New MVNO FreeUp Mobile is hoping to disrupt the US prepaid market with a rewards-based system which cuts the monthly cost of wireless service.
Similar to programmes offered by providers including Boost Mobile, FreeUp Mobile allows users to earn discounts on their service fees by completing specific tasks, such as watching a video, playing a game or taking a survey.
But in an interview with Mobile World Live, founder and CEO Rod Nakjavani noted FreeUp Mobile also partnered with national retailers and bank card issuers to offer users rewards for purchases made at certain outlets.
The goal of this blended set-up, Nakjavani said, is to provide a diversified programme which appeals to people with varying time and monetary constraints.
In its sights are price-sensitive consumers, including millennials and existing prepaid consumers, looking for alternatives to their current provider. Within the next two to three years, FreeUp Mobile aims to snag 5 per cent or more of the prepaid market, or somewhere between 3 million and 5 million customers, Nakjavani said.
He added FreeUp Mobile could also be an option for some of the more than 10 million subscribers using the Federal Communications Commission’s Lifeline programme, which provides subsidies for wireless service.
FreeUp Mobile currently offers a choice of four wireless tariffs, ranging from $10 to $40. Nakjavani said testing indicates users can earn enough rewards to cover the full $40 tariff, though the average customer is expected to earn around $25 per month. He added rewards can be shared or rolled over to the next month if unused.
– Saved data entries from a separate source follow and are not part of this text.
Source: an optimization exercise on an open RTL-to-GDS flow (aim: small area, a short achievable clock period and few clock cycles per item). Production flows keep margins and buffers that such runs may drop. Only simulation tests tie the RTL to the original design; equivalence was not proved. Power and IR drop assume default switching activity.

<file path="flow/config.mk">
export PLATFORM = sky130hd
export DESIGN_NAME = deq_top
export DESIGN_NICKNAME = deq_top
export VERILOG_FILES = /design/flow/design.v
export SDC_FILE = /design/flow/constraint.sdc
export NUM_CORES = 4
export LEC_CHECK = 0
export CAP_MARGIN = 20
export CORE_MARGIN = 2
export CORE_UTILIZATION = 40
export CTS_CLUSTER_DIAMETER = 120
export CTS_CLUSTER_SIZE = 25
export SETUP_SLACK_MARGIN = 2.0
export SLEW_MARGIN = 20
</file>
<file path="flow/run.sh">
#!/bin/bash
# synth_recipe.tcl (not shown) runs the flow's synth.tcl, then flattens the netlist and writes it again
# the make line also repeats each setting of config.mk as NAME=value (left out here)
make -C /OpenROAD-flow-scripts/flow DESIGN_CONFIG=/design/flow/config.mk WORK_HOME=/design/flow/orfs CLKGATE_MAP_FILE= SYNTH_SCRIPT=/design/flow/synth_recipe.tcl finish
</file>
<file path="flow/design.v">
package deq_pkg;
	localparam logic [2:0] CMD_PUSH_BACK  = 3'd0;
	localparam logic [2:0] CMD_PUSH_FRONT = 3'd1;
	localparam logic [2:0] CMD_POP_FRONT  = 3'd2;
	localparam logic [2:0] CMD_POP_BACK   = 3'd3;
	localparam logic [2:0] CMD_DUMP       = 3'd4;
	localparam logic [1:0] STAT_OK    = 2'd0;
	localparam logic [1:0] STAT_FULL  = 2'd1;
	localparam logic [1:0] STAT_EMPTY = 2'd2;
	localparam int VALUE_W = 32;
	typedef logic [4:0] fill_t;
	typedef struct packed {
		logic [2:0]                cmd;
		logic signed [VALUE_W-1:0] item_value;
	} in_item_t;
	typedef struct packed {
		logic signed [VALUE_W-1:0] out_value;
		logic [1:0]                status;
		logic                      last_of_run;
		fill_t                     fill_count;
	} out_item_t;
endpackage
module deq_ram #(
	parameter int WIDTH = 32,
	parameter int DEPTH = 16
) (
	input  logic             clk,
	input  logic [DEPTH-1:0] we,
	input  logic [WIDTH-1:0] wdata,
	input  logic [DEPTH-1:0] rsel,
	output logic [WIDTH-1:0] rdata
);
	logic [WIDTH-1:0] mem_q [DEPTH];
	always_ff @(posedge clk) begin
		for (int i = 0; i < DEPTH; i++) begin
			if (we[i]) begin
				mem_q[i] <= wdata;
			end
		end
	end
	always_comb begin
		rdata = '0;
		for (int i = 0; i < DEPTH; i++) begin
			rdata = rdata | (mem_q[i] & {WIDTH{rsel[i]}});
		end
	end
endmodule
module deq_ctrl #(
	parameter int DEPTH = 16
) (
	input  logic                        clk,
	input  logic                        arst_n,
	input  logic                        cmd_valid,
	output logic                        cmd_stall,
	input  deq_pkg::in_item_t           cmd_item,
	output logic                        res_valid,
	input  logic                        res_stall,
	output deq_pkg::out_item_t          res_item,
	output logic [DEPTH-1:0]            ram_we,
	output logic [DEPTH-1:0]            ram_rsel,
	input  logic [deq_pkg::VALUE_W-1:0] ram_rdata
);
	logic [3:0]       front_q, back_q;
	logic [4:0]       cnt;         
	logic [3:0]       span;
	logic             empty_q, full_q;
	logic             s1_v, s1_v_d;
	logic [DEPTH-1:0] s1_rsel;
	logic [1:0]       s1_status;
	logic             s1_last, s1_last_d;
	logic             s1_next_last;
	logic                        o_v, o_v_d;
	logic [deq_pkg::VALUE_W-1:0] o_val;
	logic [1:0]                  o_status;
	logic                        o_last;
	logic [4:0]                  o_fill;
	logic             hold_q, pend_q, lastp_q;
	logic             blocked, s1_adv, accept;
	logic             is_pushb, is_pushf, is_popf, is_popb, is_dump, is_used;
	logic [DEPTH-1:0] oh_front, oh_front_m1, oh_back, oh_back_m1;
	always_comb begin
		for (int i = 0; i < DEPTH; i++) begin
			oh_front[i] = (front_q == i[3:0]);
			oh_back[i]  = (back_q == i[3:0]);
		end
	end
	assign span = back_q - front_q;
	assign cnt  = {full_q, span};
	assign oh_front_m1 = {oh_front[0], oh_front[DEPTH-1:1]};
	assign oh_back_m1  = {oh_back[0], oh_back[DEPTH-1:1]};
	assign is_pushb = (cmd_item.cmd == deq_pkg::CMD_PUSH_BACK);
	assign is_pushf = (cmd_item.cmd == deq_pkg::CMD_PUSH_FRONT);
	assign is_popf  = (cmd_item.cmd == deq_pkg::CMD_POP_FRONT);
	assign is_popb  = (cmd_item.cmd == deq_pkg::CMD_POP_BACK);
	assign is_dump  = (cmd_item.cmd == deq_pkg::CMD_DUMP);
	assign is_used  = is_pushb || is_pushf || is_popf || is_popb || is_dump;
	assign blocked   = pend_q && res_stall;
	assign s1_adv    = s1_v && !blocked;
	assign cmd_stall = hold_q || (lastp_q && res_stall);
	assign accept    = cmd_valid && !cmd_stall;
	assign ram_we   = (oh_back | oh_front_m1) & {DEPTH{!full_q && !blocked}};
	assign ram_rsel = s1_rsel;
	assign res_valid            = o_v;
	assign res_item.out_value   = o_val;
	assign res_item.status      = o_status;
	assign res_item.last_of_run = o_last;
	assign res_item.fill_count  = o_fill;
	assign s1_next_last = |({s1_rsel[DEPTH-2:0], s1_rsel[DEPTH-1]} & oh_back_m1);
	always_comb begin
		o_v_d     = s1_v || (o_v && res_stall);
		s1_v_d    = s1_v;
		s1_last_d = s1_last;
		if (accept) begin
			s1_v_d    = is_used;
			s1_last_d = !(is_dump && !empty_q && cnt != 5'd1);
		end else if (s1_adv) begin
			s1_v_d    = !s1_last;
			s1_last_d = s1_next_last;
		end
	end
	always_ff @(posedge clk or negedge arst_n) begin
		if (!arst_n) begin
			front_q    <= '0;
			back_q     <= '0;
			empty_q    <= 1'b1;
			full_q     <= 1'b0;
			s1_v       <= 1'b0;
			o_v        <= 1'b0;
			hold_q     <= 1'b0;
			pend_q     <= 1'b0;
			lastp_q    <= 1'b0;
		end else begin
			s1_v   <= s1_v_d;
			o_v    <= o_v_d;
			hold_q <= s1_v_d && !s1_last_d;
			pend_q <= s1_v_d && o_v_d;
			lastp_q <= s1_v_d && o_v_d && s1_last_d;
			if (accept) begin
				if (is_pushb && !full_q) begin
					back_q <= back_q + 4'd1;
				end
				if (is_pushf && !full_q) begin
					front_q <= front_q - 4'd1;
				end
				if (is_popf && !empty_q) begin
					front_q <= front_q + 4'd1;
				end
				if (is_popb && !empty_q) begin
					back_q <= back_q - 4'd1;
				end
				if ((is_pushb || is_pushf) && !full_q) begin
					empty_q <= 1'b0;
					full_q  <= (cnt == 5'd15);
				end
				if ((is_popf || is_popb) && !empty_q) begin
					empty_q <= (cnt == 5'd1);
					full_q  <= 1'b0;
				end
			end
		end
	end
	always_ff @(posedge clk) begin
		s1_last <= s1_last_d;
		if (accept) begin
			s1_rsel   <= '0;
			s1_status <= deq_pkg::STAT_OK;
			if ((is_pushb || is_pushf) && full_q) s1_status <= deq_pkg::STAT_FULL;
			if ((is_popf || is_popb || is_dump) && empty_q) s1_status <= deq_pkg::STAT_EMPTY;
			if ((is_popf || is_dump) && !empty_q) s1_rsel <= oh_front;
			if (is_popb && !empty_q) s1_rsel <= oh_back_m1;
		end else if (s1_adv) begin
			s1_rsel <= {s1_rsel[DEPTH-2:0], s1_rsel[DEPTH-1]};
		end
	end
	always_ff @(posedge clk) begin
		if (s1_adv) begin
			o_val    <= ram_rdata;
			o_status <= s1_status;
			o_last   <= s1_last;
			o_fill   <= cnt;
		end
	end
endmodule
module double_ended_queue_core #(
	parameter int DEPTH = 16
) (
	input  logic               clk,
	input  logic               arst_n,
	input  logic               cmd_valid,
	output logic               cmd_stall,
	input  deq_pkg::in_item_t  cmd_item,
	output logic               res_valid,
	input  logic               res_stall,
	output deq_pkg::out_item_t res_item
);
	logic [DEPTH-1:0]            ram_we;
	logic [DEPTH-1:0]            ram_rsel;
	logic [deq_pkg::VALUE_W-1:0] ram_rdata;
	deq_ctrl #(
		.DEPTH (DEPTH)
	) u_ctrl (
		.clk       (clk),
		.arst_n    (arst_n),
		.cmd_valid (cmd_valid),
		.cmd_stall (cmd_stall),
		.cmd_item  (cmd_item),
		.res_valid (res_valid),
		.res_stall (res_stall),
		.res_item  (res_item),
		.ram_we    (ram_we),
		.ram_rsel  (ram_rsel),
		.ram_rdata (ram_rdata)
	);
	deq_ram #(
		.WIDTH (deq_pkg::VALUE_W),
		.DEPTH (DEPTH)
	) u_ram (
		.clk   (clk),
		.we    (ram_we),
		.wdata (cmd_item.item_value),
		.rsel  (ram_rsel),
		.rdata (ram_rdata)
	);
endmodule
module deq_top (
	input  logic        clk,
	input  logic        arst_n,
	input  logic        cmd_valid,
	output logic        cmd_stall,
	input  logic [34:0] cmd_item,
	output logic        res_valid,
	input  logic        res_stall,
	output logic [39:0] res_item
);
	deq_pkg::in_item_t  cmd_s;
	deq_pkg::out_item_t res_s;
	assign cmd_s    = cmd_item;
	assign res_item = res_s;
	double_ended_queue_core #(
		.DEPTH (16)
	) u_core (
		.clk       (clk),
		.arst_n    (arst_n),
		.cmd_valid (cmd_valid),
		.cmd_stall (cmd_stall),
		.cmd_item  (cmd_s),
		.res_valid (res_valid),
		.res_stall (res_stall),
		.res_item  (res_s)
	);
endmodule
</file>
<file path="flow/constraint.sdc">
create_clock -name core_clock -period 4.0 [get_ports {clk}]
set_input_delay 0.8000 -clock core_clock [delete_from_list [all_inputs] [get_ports {clk}]]
set_output_delay 0.8000 -clock core_clock [all_outputs]
set_load 0.01 [all_outputs]
</file>
==> flow_metrics.py, run 1 <==
metrics = {
    "status": {
        "status": "finished clean",
    },
    "grt": {
        "grt_max_degree": 35,
        "grt_pass1_vias": 11800,
        "antenna_found_initial": 0,
        "grt_pass1_wl_mm": 80.4,
        "gr-total-overflow": 0,
        "track_usage": 0.195,
    },
    "power": {
        "p_total_w": 0.0191,
        "power_frac_comb": 0.338,
        "p_sw_frac": 0.352,
        "power_frac_clock": 0.165,
        "p_leak_nw": 7.72,
        "power_density_mw_per_mm2": 772,
        "switchingPower_w": 0.00672,
        "p_int_w": 0.0123,
        "ir_worst_vdd_uv": 470,
        "pwr-share-seq": 0.497,
    },
    "synthesis": {
        "synthTopCellsByArea": "edfxtp_1 79%, a221oi_1 5.3%, a22o_1 5.3%, dfrtp_1 1.6%, clkbuf_1 1.3%",
        "synth_edf_count": 570,
        "yosys_warnings": 3,
        "synth-seq-cells": 586,
        "avgSynthCellArea_sq_um": 18.7,
        "synthTopCellsByCount": "570 x edfxtp_1, 130 x a221oi_1, 130 x a22o_1",
        "synth_nets": 1209,
        "yosysMostFrequentCell": "edfxtp_1",
        "syn_area_sq_mm": 0.0216,
        "ys.flop_type": "edfxtp_1",
        "yosys.area.top_type_share": 0.791,
        "synth-seq-area-share": 0.809,
        "synth.distinct_cells": 55,
        "postSynthCellCount": 1157,
        "synth_top_cell_by_area": "edfxtp_1",
        "ys_async_sr_fraction": 0.0256,
    },
    "worst_setup_path": {
        "cp_max_fo": 2,
        "cp-end-kind": "output port",
        "start_kind": "flop",
        "crit_required_ns": 3.20,
        "setup.worst_path.class": "flop to output port",
        "arrival_ns": 1.33,
        "reg2reg_depth": 8,
    },
    "placed_design": {
        "port_buffers": 80,
        "placed_cell_area_sq_mm": 0.0236,
        "dp_hpwl_mm": 30.5,
        "place_congestion": 0.800,
        "dp.cells": 1892,
    },
    "timing": {
        "period_share": 0.532,
        "grt_setup_unrepaired": "yes",
        "tns_ns": 0,
        "max_freq_ghz": 0.470,
        "final_max_slew_viol_count": 0,
        "final.min_clock_period_ns": 2.13,
        "slew_headroom": 0.511,
        "fin_skew_ns": 0.0350,
        "worst_pin_slew_ns": 0.731,
        "final-setup-viol-count": 0,
        "hold_viol": 0,
    },
    "clock_network": {
        "root_buffer": "clkbuf_16",
        "cts_buffers": 27,
        "clkSinkCount": 586,
        "cts_tree": "done",
        "ctsHoldBuffers": 0,
        "cts-htree-levels": 1,
        "cts.path.max_buffers": 3,
        "clk_latency_ns": 0.60,
        "path_clk_slew_ns": 0.11,
    },
    "finish": {
        "finalNonFillerCells": 1981,
        "drive_gt1_frac": 0.168,
        "diodes": 0,
        "nNetsFinal": 1316,
        "area_delta_synth_final_pct": 14.1,
        "fin_area_sq_mm": 0.0247,
    },
    "routing": {
        "drtPass1Iterations": 7,
        "via_count": 12000,
        "antenna_left": 0,
        "first_iter_violations": 1141,
        "wirelength_mm": 55.5,
        "drc_errors": 0,
        "drt-vias-per-instance": 6.08,
        "wl_per_cell_microns": 28.0,
    },
    "min_path": {
        "whs_path_depth": 0,
        "hold_class": "flop to flop",
    },
    "floorplan": {
        "dieWidth_microns": 237,
        "dieHeight_microns": 237,
        "die_area_sq_mm": 0.0560,
        "start_util": 0.404,
        "coreArea_sq_mm": 0.0536,
        "ios": 81,
        "rows": 85,
    },
    "run": {
        "maxCapViolCount": 0,
    },
}
## sequential cells by signal (all words and copies together) (netlist names), 2 cells and up
name and flops:
u_core.u_ctrl.o_fill 5, u_core.u_ctrl.s1_rsel 16, u_core.u_ctrl.s1_status 2, u_core.u_ctrl.o_val 32
u_core.u_ram.mem_q 512, u_core.u_ctrl.o_status 2, u_core.u_ctrl.front_q 4, u_core.u_ctrl.back_q 4
## power by group through the flow
stage	Combinational, W	Sequential (W)	Clock, W
after detailed placement	0.00566	0.00984	0
after global routing	0.00682	0.00961	0.00341
after floorplan	0.00353	0.00936	0
after global placement	0.00561	0.00979	0
after CTS	0.00628	0.00945	0.00319
final	0.00645	0.00947	0.00315
## critical path: stages, from the launching register on
cell and delay [ns]:
dfrtp_1 0.39, a21oi_2 0.15, inv_1 0.05, buf_2 0.13
## area by class of cell
type                       count  area, sq um
clock inverter                 3         27.5
timing repair buffer         160         1420
tap                          696          871
sequential                   586        17500
inverter                      11         48.8
multi-input combinational    478         4050
clock buffer                  47          751
fill                        4582        28900
## timing repair
item                                    CTS  global route
resized for setup                       203            26
setup buffers                            33             6
pin swaps                                15             5
endpoints found under the setup margin  641           288
## kinds of logic (layout without fill, tap and decap cells)
group,count (synthesis),count (layout),synth area share
adder cells (fa/ha/maj),13,13,0.00787
flip-flops,586,586,0.809
buffers and inverters,93,221,0.0168
multiplexers,4,4,0.00191
AO/OA/AOI/OAI,332,332,0.130
XOR/XNOR,12,12,0.00486
AND/OR/NAND/NOR,117,117,0.0293
## layer usage
metal	global-route usage	wire length [microns]	vias up	share of wire
li1	-	-	5101	-
met1	0.281	24100	6351	0.43
met2	0.316	26600	508	0.48
met3	0.0261	3780	77	0.068
met4	0.0453	1040	0	0.019
met5	0	0	-	0
## path summary, 6_finish.rpt
path                                            startpoint                   endpoint  slack (ns)
worst min-delay path            u_core.u_ctrl.s1_status[0]  u_core.u_ctrl.o_status[0]        0.43
min in group asynchronous                           arst_n      u_core.u_ctrl.lastp_q        0.62
worst max register to register     u_core.u_ctrl.back_q[0]      u_core.u_ctrl.lastp_q        1.94
worst min register to register  u_core.u_ctrl.s1_status[0]  u_core.u_ctrl.o_status[0]        0.43
worst max-delay path                 u_core.u_ctrl.lastp_q                  cmd_stall        1.87
max in group asynchronous                           arst_n    u_core.u_ctrl.back_q[0]        2.86
## cell usage in the layout, fill, tap and decap left out, drive strengths merged, types with 3 or more instances in the layout
| cell type | netlist | layout |
|---|---|---|
| clkdlybuf4s50 | 0 | 34 |
| a221oi | 130 | 130 |
| clkbuf | 74 | 47 |
| a22oi | 15 | 15 |
| dfrtp | 14 | 14 |
| ha | 12 | 12 |
| clkinvlp | 0 | 3 |
| nor3 | 3 | 3 |
| and2 | 5 | 5 |
| xnor2 | 7 | 7 |
| mux2i | 3 | 3 |
| a22o | 130 | 130 |
| o221ai | 11 | 11 |
| o21a | 11 | 11 |
| nand4 | 34 | 34 |
| a32oi | 4 | 4 |
| nor2 | 25 | 25 |
| nand2b | 4 | 4 |
| edfxtp | 570 | 570 |
| nor2b | 4 | 4 |
| o32a | 4 | 4 |
| nand2 | 28 | 28 |
| inv | 10 | 11 |
| o21ai | 13 | 13 |
| a21oi | 7 | 7 |
| nor4 | 3 | 3 |
| buf | 8 | 123 |
| xor2 | 5 | 5 |
## metrics by stage
stage,worst slack (ns),hold slack (ns),utilization
floorplan,1.84,0.400,-
global placement,0.923,0.424,0.440
detailed placement,0.905,0.406,0.440
CTS,1.85,0.430,0.458
global route,1.81,0.433,0.461
finish,1.87,0.432,0.461
Testbench counts, summed over its fixed seeds: cycles 38,109, items 24,000.
==> inputs of run 2 (changes only) <==
--- a/flow/config.mk
+++ b/flow/config.mk
@@ -9,5 +9,5 @@
 export CORE_MARGIN = 2
-export CORE_UTILIZATION = 40
-export CTS_CLUSTER_DIAMETER = 120
-export CTS_CLUSTER_SIZE = 25
+export CORE_UTILIZATION = 45
+export CTS_CLUSTER_DIAMETER = 100
+export CTS_CLUSTER_SIZE = 20
 export SETUP_SLACK_MARGIN = 2.0
==> run 2 against run 1 <==
Effect of this change: critical path depth unchanged; core utilization increased by 6.8 points; maximum frequency increased by 0.98%; critical path type unchanged; largest power group unchanged; sequential share of layout area decreased by 1.4 points; highest routed layer unchanged; final area increased by 2.0%; non-clock buffer count increased by 15; clock skew increased by 0.0028 ns; sequential power about the same.
==> flow_metrics.py, run 2 <==
metrics = {
    "synthesis": {
        "ys_async_sr_fraction": 0.0256,
        "synth_edf_count": 570,
        "yosys_warnings": 3,
        "synth_top_cell_by_area": "edfxtp_1",
        "synthTopCellsByCount": "570 x edfxtp_1, 130 x a221oi_1, 130 x a22o_1",
        "ys.flop_type": "edfxtp_1",
        "synth_nets": 1209,
        "avgSynthCellArea_sq_um": 18.7,
        "synth-seq-cells": 586,
        "syn_area_sq_mm": 0.0216,
        "yosys.area.top_type_share": 0.791,
        "synthTopCellsByArea": "edfxtp_1 79%, a221oi_1 5.3%, a22o_1 5.3%, dfrtp_1 1.6%, clkbuf_1 1.3%",
        "yosysMostFrequentCell": "edfxtp_1",
        "synth.distinct_cells": 55,
        "postSynthCellCount": 1157,
        "synth-seq-area-share": 0.809,
    },
    "floorplan": {
        "die_area_sq_mm": 0.0498,
        "dieHeight_microns": 223,
        "rows": 80,
        "start_util": 0.454,
        "coreArea_sq_mm": 0.0476,
        "ios": 81,
        "dieWidth_microns": 223,
    },
    "finish": {
        "finalNonFillerCells": 1918,
        "final_common_cell": "edfxtp_1",
        "largest_reg_flops": 512,
        "layout_common_cells": "570 x edfxtp_1, 130 x a22o_1, 117 x a221oi_1",
        "drive_gt1_frac": 0.189,
        "nNetsFinal": 1339,
        "area_delta_synth_final_pct": 16.4,
        "fillCellCount": 3750,
        "final_util": 0.528,
        "top_regs": "u_core.u_ram.mem_q x512, u_core.u_ctrl.o_val x32, u_core.u_ctrl.s1_rsel x16",
        "top_register": "u_core.u_ram.mem_q",
    },
    "routing": {
        "antenna_left": 0,
        "drt-vias-per-instance": 6.32,
        "drc_errors": 0,
        "wirelength_mm": 57.6,
        "wl_per_cell_microns": 30.0,
        "via_count": 12100,
        "drtPass1Iterations": 8,
        "first_iter_violations": 1461,
    },
    "grt": {
        "grt_pass1_wl_mm": 82.6,
        "grt_pass1_vias": 11900,
        "gr-total-overflow": 0,
        "antenna_found_initial": 1,
        "grt_max_degree": 35,
        "track_usage": 0.230,
    },
    "clock_network": {
        "cts.path.max_buffers": 3,
        "clk_latency_ns": 0.59,
        "clkSinkCount": 586,
        "cts_tree": "done",
        "root_buffer": "clkbuf_16",
        "cts-htree-levels": 2,
        "cts_buffers": 35,
        "path_clk_slew_ns": 0.08,
    },
    "timing": {
        "slew_headroom": 0.516,
        "grt_setup_unrepaired": "yes",
        "fin_skew_ns": 0.0378,
        "final.min_clock_period_ns": 2.11,
        "final-setup-viol-count": 0,
        "hold_viol": 0,
        "max_freq_ghz": 0.475,
        "period_share": 0.526,
        "worst_pin_slew_ns": 0.724,
        "final_max_slew_viol_count": 0,
        "tns_ns": 0,
    },
    "placed_design": {
        "dp_hpwl_mm": 30.8,
        "place_congestion": 0.873,
        "port_buffers": 80,
        "dp.cells": 1811,
    },
    "worst_setup_path": {
        "slowest_stage": "dfrtp_1",
        "cp_max_fo": 2,
        "setup.worst_path.class": "flop to output port",
        "start_kind": "flop",
        "arrival_ns": 1.31,
        "rr_startpoint": "u_core.u_ctrl.back_q[0]",
        "cp-end-kind": "output port",
        "reg2reg_depth": 9,
        "r2r-end": "u_core.u_ctrl.hold_q",
        "r2r_slack_ns": 1.90,
        "path_cells": "a21oi_2, inv_1, buf_2",
        "critPathMaxStageDelay_ns": 0.39,
        "crit_required_ns": 3.20,
    },
    "power": {
        "ir_worst_vdd_uv": 376,
        "switchingPower_w": 0.00703,
        "power_density_mw_per_mm2": 799,
        "pwr-share-seq": 0.471,
        "power_frac_comb": 0.347,
        "p_sw_frac": 0.350,
        "power_frac_clock": 0.182,
        "p_leak_nw": 7.99,
        "p_int_w": 0.0131,
    },
    "min_path": {
        "min_to": "u_core.u_ctrl.o_status[1]",
        "whs_path_depth": 0,
        "hold_path.startpoint": "u_core.u_ctrl.s1_status[1]",
        "hold_class": "flop to flop",
    },
    "run": {
        "maxCapViolCount": 0,
    },
    "status": {
        "status": "finished clean",
    },
}
[run 2: cell counts after synthesis]
No cell type changed its count.
[run 2: worst max path at each step]
stage	endpoint	start	cells past startpoint
finish	cmd_stall	u_core.u_ctrl.lastp_q	3
global placement	u_core.u_ctrl.front_q[2]	res_stall	8
global route	u_core.u_ctrl.hold_q	u_core.u_ctrl.back_q[0]	9
CTS	cmd_stall	u_core.u_ctrl.lastp_q	3
detailed placement	u_core.u_ctrl.front_q[2]	res_stall	8
floorplan	u_core.u_ram.mem_q[0][0]	res_stall	5
[run 2: power by group through the flow]
stage               logic (W)  clock network (W)  registers, W
finish                0.00697            0.00367       0.00947
global route          0.00732            0.00393       0.00961
CTS                   0.00666            0.00373       0.00946
detailed placement    0.00567                  0       0.00991
global placement      0.00564                  0       0.00986
floorplan             0.00353                  0       0.00936
[run 2: metrics by stage]
step	total power [W]	setup slack, ns	hold WS (ns)	area [sq um]
after floorplan	0.0129	1.84	0.400	21900
after global placement	0.0155	0.955	0.409	23500
after detailed placement	0.0156	0.928	0.408	23500
after CTS	0.0199	1.88	0.427	25000
after global routing	0.0209	1.82	0.432	25200
final	0.0201	1.89	0.425	25200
Even with its users earning free mobile service, Nakjavani explained FreeUp Mobile will be able to generate revenue via small margins on the plan costs and rewards system.
FreeUp Mobile is a cellular-first service, offering supplemental Wi-Fi coverage via a network of 4 million hotspots. Nakjavani declined to name the company’s operator partner, but clues – including a GSM requirement for BYOD phones – point to AT&T.